Ich verwies dann noch auf die Gefahren, welche ganz Europa aus den Vorgängen in Russland erwachsen, und auf die Wünschbarkeit, dass genügend Kräfte erhalten werden, um zu gegebener Zeit gegen den Ansturm der Revolution anzukämpfen, worauf der Minister bestätigte, dass auch er die Zukunft recht trübe sehe und dass diese Überlegung für ihn ein Grund mehr sein würde, um zu einer Verständigung Hand zu bieten.
Über das Entgegenkommen, welches Kaiser und Kanzler in Deutschland den linksstehenden Elementen erweisen, urteilte der Minister ziemlich abschätzig: Es sei eine unnatürliche Allianz, die sich da vollziehe, um augenblickliche Gefahren abzuwenden und unmittelbare Erfolge zu suchen: «Ces messieurs s’en repentiront après la guerre.» Mir schwebte bei diesem Gespräch das Gespenst der «schwarzroten Allianz» vor Augen, welches in unserer internen Politik seinerzeit eine so grosse Rolle gespielt hat, ohne doch je das Unheil gebracht zu haben, das man vorausgesagt hatte!
Als ich das Gespräch auf die Lage in Griechenlandlenkte, wurde Sonnino merklich wortkarger, aber er Hess doch deutlich durchblicken, dass er die dortige Lage mit weit weniger Zuversicht ansieht als vor 14 Tagen anlässlich unserer letzten Besprechung.
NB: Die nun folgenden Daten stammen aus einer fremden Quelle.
[src/rtl/key_param_ctrl.sv]
// key_param_ctrl: turns debounced active-low key pulses into a parameter-edit /
// run-control state machine with two saturating (or wrapping) setpoints.
//
// Build option: define KEY_WRAP_EN to make INC/DEC wrap between MIN_VAL and
// MAX_VAL instead of saturating.
//
// Ports:
//   clk        system clock
//   rst        synchronous active-high reset
//   key_value  debounced keys, active-low, idle 4'b1111
//              bit0=MODE, bit1=INC, bit2=DEC, bit3=CONFIRM
//   mode       current state: 0 IDLE, 1 EDIT_A, 2 EDIT_B, 3 RUN
//   param_a    setpoint A
//   param_b    setpoint B
//   start      one-cycle pulse on entry to RUN
//   done       one-cycle pulse when RUN times out
//   busy       high while mode==RUN
module key_param_ctrl #(
    parameter int unsigned DW       = 8,
    parameter int unsigned MIN_VAL  = 1,
    parameter int unsigned MAX_VAL  = 100,
    parameter int unsigned STEP     = 5,
    parameter int unsigned INIT_A   = 20,
    parameter int unsigned INIT_B   = 50,
    parameter int unsigned RUN_TIME = 1000
) (
    input  logic          clk,
    input  logic          rst,
    input  logic [3:0]    key_value,
    output logic [1:0]    mode,
    output logic [DW-1:0] param_a,
    output logic [DW-1:0] param_b,
    output logic          start,
    output logic          done,
    output logic          busy
);

    localparam int unsigned AW = DW + 1;
    localparam int unsigned CW = $clog2(RUN_TIME);

    localparam logic [AW-1:0] MAX_W  = AW'(MAX_VAL);
    localparam logic [AW-1:0] MIN_W  = AW'(MIN_VAL);
    localparam logic [AW-1:0] STEP_W = AW'(STEP);
    localparam logic [DW-1:0] MAX_P  = DW'(MAX_VAL);
    localparam logic [DW-1:0] MIN_P  = DW'(MIN_VAL);
    localparam logic [DW-1:0] STEP_P = DW'(STEP);
    localparam logic [DW-1:0] INIT_A_P = DW'(INIT_A);
    localparam logic [DW-1:0] INIT_B_P = DW'(INIT_B);
    localparam logic [CW-1:0] LAST_CNT = CW'(RUN_TIME - 1);

    typedef enum logic [1:0] {
        IDLE   = 2'd0,
        EDIT_A = 2'd1,
        EDIT_B = 2'd2,
        RUN    = 2'd3
    } state_t;

    state_t        state, state_n;
    logic [3:0]    key_d;
    logic [3:0]    ev;
    logic [CW-1:0] cnt, cnt_n;
    logic [DW-1:0] a_n, b_n;
    logic          start_n, done_n, busy_n;

    logic [DW-1:0] sel;
    logic [AW-1:0] sel_ext, inc_sum;
    logic [DW-1:0] inc_res, dec_res;

    // Falling edge of an active-low key = one event per press
    assign ev   = key_d & ~key_value;
    assign mode = state;

    // INC/DEC result for whichever setpoint is being edited
    always_comb begin
        sel     = (state == EDIT_B) ? param_b : param_a;
        sel_ext = {1'b0, sel};
        inc_sum = sel_ext + STEP_W;
`ifdef KEY_WRAP_EN
        inc_res = (inc_sum > MAX_W) ? MIN_P : inc_sum[DW-1:0];
        dec_res = (sel_ext < (MIN_W + STEP_W)) ? MAX_P : (sel - STEP_P);
`else
        inc_res = (inc_sum > MAX_W) ? MAX_P : inc_sum[DW-1:0];
        dec_res = (sel_ext < (MIN_W + STEP_W)) ? MIN_P : (sel - STEP_P);
`endif
    end

    // State register and registered outputs
    always_ff @(posedge clk) begin
        if (rst) begin
            state   <= IDLE;
            key_d   <= 4'b1111;
            cnt     <= '0;
            param_a <= INIT_A_P;
            param_b <= INIT_B_P;
            start   <= 1'b0;
            done    <= 1'b0;
            busy    <= 1'b0;
        end else begin
            state   <= state_n;
            key_d   <= key_value;
            cnt     <= cnt_n;
            param_a <= a_n;
            param_b <= b_n;
            start   <= start_n;
            done    <= done_n;
            busy    <= busy_n;
        end
    end

    // Next state; only the highest-priority event acts (MODE > INC > DEC > CONFIRM)
    always_comb begin
        state_n = state;
        cnt_n   = cnt;
        a_n     = param_a;
        b_n     = param_b;
        start_n = 1'b0;
        done_n  = 1'b0;
        busy_n  = 1'b0;

        if (state == RUN) begin
            cnt_n = cnt + CW'(1);
            if (ev[0]) begin
                state_n = IDLE;             // abort wins over timeout
            end else if (cnt == LAST_CNT) begin
                state_n = IDLE;
                done_n  = 1'b1;
            end
        end else if (ev[0]) begin
            case (state)
                IDLE:    state_n = EDIT_A;
                EDIT_A:  state_n = EDIT_B;
                default: state_n = IDLE;
            endcase
        end else if (ev[1] || ev[2]) begin
            // IDLE ignores INC/DEC; lower-priority events are dropped regardless
            if (state == EDIT_A) begin
                a_n = ev[1] ? inc_res : dec_res;
            end else if (state == EDIT_B) begin
                b_n = ev[1] ? inc_res : dec_res;
            end
        end else if (ev[3]) begin
            state_n = RUN;
            start_n = 1'b1;
            cnt_n   = '0;
        end

        busy_n = (state_n == RUN);
    end

endmodule

[config.mk]
export PLATFORM = sky130hd
export DESIGN_NAME = key_param_ctrl
export DESIGN_NICKNAME = d
export VERILOG_FILES = /design/src/rtl/key_param_ctrl.sv
export SDC_FILE = /design/constraint.sdc
export NUM_CORES = 1
export LEC_CHECK = 0
export ABC_AREA = 1
export BUFFER_PORTS_ARGS = -buffer_cell sky130_fd_sc_hd__buf_2
export CAP_MARGIN = 20
export CORE_MARGIN = 2
export CORE_UTILIZATION = 40
export DETAILED_ROUTE_END_ITERATION = 7
export PLACE_DENSITY = 0.55
export SLEW_MARGIN = 20
export SYNTH_ARGS = -nofsm -noshare
export SYNTH_HDL_FRONTEND = slang
export SYNTH_SLANG_ARGS = --single-unit
[constraint.sdc]
create_clock -name clk -period 2.4 [get_ports clk]
set_input_delay 0.12 -clock clk [delete_from_list [all_inputs] [get_ports clk]]
set_output_delay 0.12 -clock clk [all_outputs]
set_load 0.05 [all_outputs]
==> run summary, run 1 <==
Core area: 5040 um^2
Rel. slew slack: 62.3%
Vias: 2,013
Final Setup Violations: 0
Grt ovf: 0
Cts repair resizes: 0
GP Congestion: 0.858
Synth cell types: 31
Wirelength per Cell: 12.0 um
Share of the synthesized area in the top cell type: 33.9%
Layout Nets: 349
Maximum VDD drop: 334 uV
Row count: 26
Setup ws final: 0.357 ns
Hold depth: 3
Initial Util: 41.0%
Max-cap violations: 0
Status: completed
Min-delay src: key_value[1]
DR pass1 iterations: 4
Post-synthesis sequential area ratio: 33.9%
CP max FO: 14
Vias in the first global route: 1,919
Final TNS setup: 0 ns
N_diodes: 0
Average size of a mapped cell: 6.59 um^2
Cts-stage hold buffer count: 0
Required time worst endpoint: 2.59 ns
PortBufs: 26
ANT nets after route: 0
Power, Total: 1.58 mW
Die Area: 5760 um^2
RSZ-0062 raised after global routing: no
Critical path launch point type: flop
Post-Syn Nets: 322
Part of the power in registers: 39.7%
Fin cells: 412
Clk_lat worst skew: 0.29 ns
Comb power frac: 25.5%
Slew at the pin closest to its max-slew limit: 0.565 ns
Synthesis warning total: 0
Area contributors post-synth: dfxtp_1 34%, nand2_1 15%, inv_1 8.3%
Leakage power: 1.13 nW
H-tree depth: 2
Worst-path clk slew: 0.08 ns
Synth Register Bits: 35
CTS Buf Count: 5
Total internal power: 1.05 mW
Initial drt markers: 169
Dpl ws: 0.384 ns
Sw frac: 33.3%
Max Fclk: 489 MHz
Share of layout cells above drive strength 1: 20.8%
Total wire length: 4950 um
Mapped cell area: 2070 um^2
Hold Crit Class: in2reg
R2r startpoint: mode[1]
First-pass GRT wire length: 8640 um
Kind of critical path: reg2reg
NetSw: 526 uW
Path depth of the worst reg2reg path: 11
Antenna violations before repair: 0
Hold Fails Final Rpt: 0
CTS Buffer Depth: 2
Area growth from synthesis to layout: 14.2%
Mapped Cells: 314
Post-DP HPWL: 3790 um
Critical path startpoint: mode[1]
Ports: 27
Async SR Flop Fraction: 0%
Fin crit period: 2.04 ns
Tcrit/Tclk final: 85.1%
EDFF count, synth: 0
CTS tree: done
Post-synth top cells: 81 x nand2_1, 46 x inv_1, 35 x dfxtp_1, 29 x nand3_1, 27 x nor2_1
CP Data Arrival Time: 2.23 ns
Die H: 75.9 um
GRT Util Overall: 18.4%
P per Cell Area: 669 nW/um^2
Inst Count DP: 404
Residual DRC: 0
Worst clock skew: 0.00966 ns
Vias per Instance: 4.89
Fin. max-slew vios: 0
Yosys top cell by area: dfxtp_1
Clock sinks: 35
Part of the power in the clock network: 34.9%
Crit end category: flop
Post-synth top flop: dfxtp_1
Most frequent cell after synthesis: nand2_1
Root Buffer: clkbuf_8
Pin count of the biggest net entering global routing: 31
Post-CTS Repair Setup Buffers: 0
DIE WIDTH: 75.9 um
-- through the flow --
stage	util [%]	hold slack, ns	instance area, um^2
floorplan	-	0.217	2070
global placement	44.5	0.305	2240
detailed placement	44.5	0.307	2240
CTS	46.8	0.00981	2360
global route	46.8	0.0253	2360
finish	46.8	0.0137	2360
-- per-layer routing --
metal,track usage [%],part of all wire [%]
met4,6.18,0.93
met2,33.2,52
met5,0,0
met3,3.69,3.9
met1,21.6,43
-- power by group through the flow --
stage                     clock [mW]  sequential, mW  combinational [mW]
after floorplan                    0           0.706               0.261
after global placement             0           0.641               0.407
after detailed placement           0           0.641               0.402
after CTS                      0.568           0.627               0.404
after global routing           0.596           0.631               0.445
final                          0.551           0.627               0.403
-- cell families after synthesis --
| family | count (synthesis) | share of synthesized area [%] |
|---|---|---|
| and+or+nand+nor | 174 | 39.8 |
| AOI/OAI and AO/OA | 46 | 13.7 |
| adders and majority gates | 2 | 1.21 |
| buffers and inverters | 57 | 11.4 |
| DFF | 35 | 33.9 |
-- area by class of cell --
class	instances	area [um^2]
clock inverters	2	35.0
well taps	70	87.6
inverters	50	188
repair buffers	27	138
clock buffers	6	82.6
multi-input cells	222	1130
flip-flops and latches	35	701
fillers	527	2680
-- critical path: stages (launching register included) --
cell,delay (ns)
dfxtp_1,0.52
nand2_4,0.20
o21ai_2,0.32
nand2_2,0.10
nor2_2,0.17
nand3_2,0.10
nand2_2,0.12
inv_2,0.06
a21oi_2,0.13
nand3_1,0.10
nand2_1,0.08
inv_1,0.03
-- layout by cell type, fill, tap and decap left out, types with 2 or more instances in the layout --
cell	Yosys	routed
nor3_1	5	5
nand3_2	2	2
a22oi_1	2	2
a221oi_1	4	4
nand2_2	10	10
clkbuf_8	0	6
inv_2	3	3
nor2_2	3	3
nor2_1	27	27
inv_1	46	46
nand2_1	81	81
or2_2	4	4
o21ai_0	12	12
nand2_4	7	7
nor4_1	2	2
o21ai_2	4	4
ha_1	2	2
a211oi_1	2	2
a21oi_1	17	17
nand4_1	3	3
nand3_1	29	29
buf_2	2	26
a21oi_2	2	2
dfxtp_1	35	35
-- worst paths after layout --
check          endpoint  slack (ns)
max reg2reg  param_a[5]        0.36
min reg2reg      cnt[9]        0.48
max          param_a[5]        0.36
min            key_d[1]        0.01
-- sequential cells by signal (all words and copies together), names as in the netlist --
| signal | count |
|---|---|
| done | 1 |
| cnt | 10 |
| mode | 2 |
| start | 1 |
| param_b | 8 |
| param_a | 8 |
| key_d | 4 |
| busy | 1 |
Note: power is estimated with default switching activity, not from simulation.
==> run 2: changes to the inputs <==
--- a/config.mk
+++ b/config.mk
@@ -5,13 +5,14 @@
 export SDC_FILE = /design/constraint.sdc
 export NUM_CORES = 1
 export LEC_CHECK = 0
-export ABC_AREA = 1
 export BUFFER_PORTS_ARGS = -buffer_cell sky130_fd_sc_hd__buf_2
 export CAP_MARGIN = 20
+export CELL_PAD_IN_SITES_DETAIL_PLACEMENT = 0
+export CELL_PAD_IN_SITES_GLOBAL_PLACEMENT = 1
 export CORE_MARGIN = 2
 export CORE_UTILIZATION = 40
 export DETAILED_ROUTE_END_ITERATION = 7
-export PLACE_DENSITY = 0.55
+export PLACE_DENSITY = 0.71
 export SLEW_MARGIN = 20
 export SYNTH_ARGS = -nofsm -noshare
 export SYNTH_HDL_FRONTEND = slang
==> run 2 against run 1 <==
Against the previous run: sequential share of layout area decreased by 1.0 points; clock-buffer cell count unchanged; critical path depth decreased by 4; global-route usage increased by 2.2 points; routed wire length increased by 14%; area after synthesis decreased by 0.12%; critical endpoint unchanged; largest cell class unchanged; largest power group unchanged.
==> run summary, run 2 <==
Die H: 75.9 um (about the same)
Vias: 2,014 (+0.050%)
Crit end category: flop
H-tree depth: 2 (unchanged)
DIE WIDTH: 75.9 um (about the same)
Commonest non-fill, non-tap cell in the layout: nand2_1
Wirelength per Cell: 15.6 um (+30%)
Hold depth: 2 (-1)
Placed standard-cell area: 2280 um^2 (+1.6%)
Synthesis warning total: 0 (unchanged)
PortBufs: 26 (unchanged)
R2r endpoint: param_a[5]
Buf/Inv on CP: 1 (-1)
Max-cap violations: 0 (unchanged)
RSZ-0062 raised after global routing: no
Final Setup Violations: 0 (unchanged)
CTS Buffer Depth: 2 (unchanged)
DR pass1 iterations: 5 (+1)
Vias in the first global route: 1,664 (-13%)
Largest registers: cnt (10), param_a (8), param_b (8)
Crit path max-delay family: compound AO/OA/AOI/OAI gates
Most frequent cells in the layout: 37 x nand2_1, 33 x dfxtp_1, 26 x buf_2
Inst Count DP: 348 (-14%)
Area growth from synthesis to layout: 18.9%
Fin. max-slew vios: 0 (unchanged)
Yosys top cell by area: dfxtp_1
First-pass GRT wire length: 8780 um (+1.6%)
Final Cell Area: 2460 um^2 (+4.0%)
Worst-path clk slew: 0.07 ns (about the same)
Core area: 5040 um^2 (unchanged)
Share of the synthesized area in the top cell type: 33.9% (+0.041 points)
Worst clock skew: 0.00558 ns (-0.00408 ns)
Slowest-stage cell, CP: dfxtp_2
Path depth of the worst reg2reg path: 7 (-4)
Max Fclk: 445 MHz (-9.1%)
Layout Nets: 297 (-15%)
Area contributors post-synth: dfxtp_1 34%, nand2_1 6.7%, mux2i_1 5.8%
Initial Util: 41.0% (-0.050 points)
Critical Path Max Stage Delay: 0.44 ns (-0.08 ns)
Clock sinks: 35 (unchanged)
Most frequent cell after synthesis: nand2_1
Clk_lat worst skew: 0.29 ns (about the same)
R2r startpoint: mode[1]
Hold Slack: 0.0351 ns (+0.0214 ns)
Status: completed
Post-synth top flop: dfxtp_1
Post-Syn Nets: 264 (-18%)
Grt ovf: 0 (unchanged)
Initial drt markers: 138 (-18%)
Post-synthesis sequential area ratio: 33.9% (+0.041 points)
Post-synth top cells: 37 x nand2_1, 35 x dfxtp_1, 20 x a21oi_1, 20 x nor2_1, 20 x o21ai_0
Slew at the pin closest to its max-slew limit: 0.652 ns (+0.0871 ns)
Reg2Reg Setup Slack: 0.15 ns (-0.20 ns)
Hold worst-path end: key_d[0]
Hold Crit Class: in2reg
Antenna violations before repair: 0 (unchanged)
Largest register FFs: 10 (unchanged)
Maximum VDD drop: 318 uV (-4.8%)
Fin crit period: 2.25 ns (+0.205 ns)
Share of layout cells above drive strength 1: 22.1% (+1.3 points)
GP Congestion: 0.881 (+2.6%)
Min-delay src: key_value[0]
Async SR Flop Fraction: 0% (unchanged)
CTS Buf Count: 5 (unchanged)
Leakage power: 0.986 nW (-13%)
Residual DRC: 0 (unchanged)
Rel. slew slack: 56.1% (-6.3 points)
GRT Util Overall: 20.5% (+2.2 points)
Total wire length: 5630 um (+14%)
Die Area: 5760 um^2 (-0.11%)
Ports: 27 (unchanged)
Crit path cell chain: nor2b_2 > mux2_2 > o21ai_0 > buf_4 > xor2_1 > o31ai_1 > a31oi_1
ANT nets after route: 0 (unchanged)
Tcrit/Tclk final: 93.7% (+8.5 points)
P per Cell Area: 679 nW/um^2 (+1.4%)
Post-DP HPWL: 4010 um (+5.9%)
Hold Fails Final Rpt: 0 (unchanged)
CP Data Arrival Time: 2.41 ns (+0.18 ns)
Critical path launch point type: flop
Average size of a mapped cell: 8.07 um^2 (+23%)
CTS tree: done
Root Buffer: clkbuf_8
Mapped Cells: 256 (-18%)
Required time worst endpoint: 2.56 ns (-0.03 ns)
Synth cell types: 47 (+52%)
Fill count: 517 (-1.9%)
Kind of critical path: reg2reg
Pin count of the biggest net entering global routing: 29 (-6.5%)
Mapped cell area: 2070 um^2 (-0.12%)
Row count: 26 (unchanged)
EDFF count, synth: 0 (unchanged)
Synth Register Bits: 35 (unchanged)
CP max FO: 10 (-4)
N_diodes: 0 (unchanged)
Final TNS setup: 0 ns (unchanged)
Most flop-heavy register: cnt
Fin cells: 360 (-13%)
Vias per Instance: 5.59 (+15%)
run 2: cell count changes in the layout (fill, tap and decap cells not counted), sizes merged, moves of 4 or more:
cell / previous run / this run
nand2: 98 / 37
a311oi: 0 / 7
nor2b: 0 / 4
a31oi: 0 / 8
buf: 27 / 39
xnor2: 0 / 5
nand3: 31 / 8
nor2: 31 / 20
inv: 49 / 6
o21ai: 17 / 21
a221oi: 4 / 0
mux2i: 0 / 12
o31ai: 0 / 5
run 2: final cells by class:
type	count	area [um^2]	share of cell area (%)
inverter	6	22.5	0.917
sequential	35	703	28.6
timing repair buffer	39	228	9.27
clock inverter	2	60.1	2.45
tap	70	87.6	3.57
clock buffer	6	72.6	2.95
multi-input combinational	202	1280	52.2
run 2: power breakdown:
| group | internal [mW] | switching (mW) | leakage [nW] |
|---|---|---|---|
| registers | 0.606 | 0.0328 | 0.286 |
| logic | 0.137 | 0.255 | 0.634 |
| clock network | 0.415 | 0.221 | 0.0654 |
run 2: how the worst max path moves through the flow:
stage	end	depth (start not counted)	from
detailed placement	param_b[0]	6	mode[1]
finish	param_a[5]	7	mode[1]
global route	param_b[4]	7	mode[1]
CTS	param_a[4]	7	mode[1]
floorplan	param_a[5]	8	mode[1]
global placement	param_a[4]	7	mode[1]
run 2: cells by family after synthesis:
kind of cell	after synthesis	synth area share, %
buffers and inverters	19	4.66
DFF	35	33.9
xor gates and xnor gates	6	2.54
adders and majority gates	2	1.21
and+or+nand+nor	97	23.3
AOI/OAI and AO/OA	82	26.8
muxes	15	7.63
run 2: stage by stage:
step                worst slack, ns  util, %  total power [mW]
floorplan                    0.0645        -             0.938
CTS                          0.0817     47.8              1.67
global route                 0.0187     48.7              1.75
finish                        0.152     48.7              1.67
detailed placement            0.126     45.2              1.03
global placement              0.138     45.2              1.03
run 2: repair_timing:
item / in CTS / in global routing
gates resized for setup: 0 / 4
buffers inserted: 0 / 4
setup endpoints to repair: 0 / 8
hold buffers: 0 / 0
run 2: routing by layer:
metal | vias up | GRT usage, % | wire length (um)
met4 | 0 | 7.02 | 50
met3 | 4 | 5.42 | 249
met1 | 955 | 32.0 | 2940
li1 | 1012 | - | -
met2 | 43 | 26.5 | 2390
met5 | - | 0 | 0
==> run 3: changes to the inputs <==
--- a/config.mk
+++ b/config.mk
@@ -9,7 +9,6 @@
 export CAP_MARGIN = 20
 export CELL_PAD_IN_SITES_DETAIL_PLACEMENT = 0
 export CELL_PAD_IN_SITES_GLOBAL_PLACEMENT = 1
-export CORE_MARGIN = 2
 export CORE_UTILIZATION = 40
 export DETAILED_ROUTE_END_ITERATION = 7
 export PLACE_DENSITY = 0.71
==> constraint.sdc (replaced) <==
create_clock -name clk -period 2.3 [get_ports clk]
set_input_delay 0.115 -clock clk [delete_from_list [all_inputs] [get_ports clk]]
set_output_delay 0.115 -clock clk [all_outputs]
set_load 0.05 [all_outputs]
==> run 3 against run 2 <==
Against the previous run: first-iteration DRC count down 10%; hold slack got worse by 0.0041 ns; combinational power increased by 6.6%; routed wire length is 0.64% higher; fmax grew 5.1%; critical path depth decreased by 1; die area shrank 5.2%; global-route usage is 1.9 points higher.
==> run summary, run 3 (same netlist as run 2, synthesis figures left out) <==
Status: completed
Part of the power in registers: 39.7% (+1.4 points)
Most flop-heavy register: cnt
Hold Crit Class: in2reg
N_diodes: 0 (unchanged)
Tcrit/Tclk final: 93.0% (-0.64 points)
Reg2Reg Setup Slack: 0.16 ns (about the same)
Final TNS setup: 0 ns (unchanged)
Final Cell Area: 2440 um^2 (-0.61%)
Worst-path clk slew: 0.07 ns (about the same)
GP Congestion: 0.918 (+4.2%)
Crit end category: flop
Pin count of the biggest net entering global routing: 18 (-38%)
Critical Path Max Stage Delay: 0.64 ns (+0.20 ns)
Path depth of the worst reg2reg path: 6 (-1)
Most frequent cells in the layout: 37 x nand2_1, 33 x dfxtp_1, 26 x buf_2
ANT nets after route: 0 (unchanged)
Rel. slew slack: 64.0% (+8.0 points)
Core area: 4850 um^2 (-3.8%)
CP Data Arrival Time: 2.36 ns (-0.05 ns)
Fill count: 504 (-2.5%)
Ports: 27 (unchanged)
Initial drt markers: 124 (-10%)
Clk_lat worst skew: 0.29 ns (about the same)
Cts-stage hold buffer count: 0 (unchanged)
Total internal power: 1.13 mW (-2.4%)
PortBufs: 26 (unchanged)
Row count: 25 (-3.8%)
Final core utilization: 50.3% (+1.6 points)
Comb power frac: 25.1% (+1.6 points)
Vias: 2,008 (-0.30%)
Placed standard-cell area: 2320 um^2 (+1.8%)
R2r startpoint: mode[0]
R2r endpoint: param_b[7]
Fin crit period: 2.14 ns (-0.108 ns)
Die H: 73.9 um (-2.6%)
Post-CTS Repair Setup Buffers: 0 (unchanged)
Slowest-stage cell, CP: or4b_2
Vias in the first global route: 1,801 (+8.2%)
Clock sinks: 35 (unchanged)
Final Setup Violations: 0 (unchanged)
Hold Fails Final Rpt: 0 (unchanged)
Critical path startpoint: mode[0]
Largest register FFs: 10 (unchanged)
Post-DP HPWL: 4220 um (+5.3%)
RSZ-0062 raised after global routing: no
Critical Path Sink: param_b[7]
Antenna violations before repair: 0 (unchanged)
CP max FO: 11 (+1)
Largest registers: cnt (10), param_a (8), param_b (8)
Reg area: 703 um^2 (unchanged)
Slew at the pin closest to its max-slew limit: 0.539 ns (-0.114 ns)
Initial Util: 42.6% (+1.6 points)
Fin. max-slew vios: 0 (unchanged)
Required time worst endpoint: 2.52 ns (-0.04 ns)
Commonest non-fill, non-tap cell in the layout: nand2_1
Worst clock skew: 0.00717 ns (+0.00159 ns)
Die Area: 5460 um^2 (-5.2%)
Grt ovf: 0 (unchanged)
P per Cell Area: 683 nW/um^2 (+0.58%)
Share of layout cells above drive strength 1: 21.9% (-0.15 points)
CTS Buf Count: 5 (unchanged)
H-tree depth: 2 (unchanged)
Layout Nets: 299 (+0.67%)
NetSw: 536 uW (+5.4%)
CTS tree: done
Residual DRC: 0 (unchanged)
Max-cap violations: 0 (unchanged)
Part of the power in the clock network: 35.1% (-3.1 points)
GRT Util Overall: 22.5% (+1.9 points)
Maximum VDD drop: 373 uV (+17%)
Vias per Instance: 5.59 (about the same)
Total wire length: 5670 um (+0.64%)
Area growth from synthesis to layout: 18.2%
Power, Total: 1.67 mW (about the same)
Kind of critical path: reg2reg
First-pass GRT wire length: 9080 um (+3.5%)
DIE WIDTH: 73.9 um (-2.6%)
Crit path cell chain: or4b_2 > o31a_1 > a211oi_1 > xnor2_1 > nand3_1 > a21oi_1
Sw frac: 32.1% (+1.7 points)
DR pass1 iterations: 4 (-1)
Multi-input logic area: 1270 um^2 (-0.88%)
Critical path launch point type: flop
Wirelength per Cell: 15.8 um (+0.92%)
CTS Buffer Depth: 2 (unchanged)
Root Buffer: clkbuf_8
Max Fclk: 467 MHz (+5.1%)
Leakage power: 0.994 nW (+0.83%)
Er klagte über die unversöhnliche Haltung Frankreichs und bezeichnete die Behandlung der Griechen als eine Ungerechtigkeit. Auf meine Frage, ob er immer noch daran glaube, dass der Blocus demnächst aufgehoben werde, antwortete er ohne Umschweife: «Franchement, je n’y crois plus» und fügte bei, dass er nach wie vor ein Gegner dieses Verhaltens sei, dass er aber bei den Alliierten in dieser Frage nichts ausrichten könne. Obwohl der Minister mit keinem Worte von den tiefer liegenden Ursachen der Verstimmung sprach, konnte ich doch aus dem Wenigen, das er sagte, das Vorhandensein dieser Verstimmung erkennen.
Schliesslich glaube ich, noch mitteilen zu sollen, dass die Königin Helene, welche meine Frau und mich letzter Tage in Audienz empfangen hat, auch die Überzeugung aussprach, dass der Friede rascher kommen werde, als man erwarte. Sie war natürlich sehr in Sorge um ihre Verwandten in Russland - zwei ihrer Schwestern sind an Grossfürsten verheiratet -, sprach aber doch die Ansicht aus, dass die Erregung in Russland sich einigermassen beruhigt habe, so dass keine unmittelbare Gefahr mehr bestehe für die Mitglieder der kaiserlichen Familie. Anspielend auf das in ganz Rom umlaufende Gerücht, dass der König hochgradig nervös sei, bemerkte die Königin: «Il se porte à merveille.» Diese Tatsache ist mir übrigens in den letzten Tagen auch durch einen Offizier aus dem persönlichen Gefolge des Königs bestätigt worden.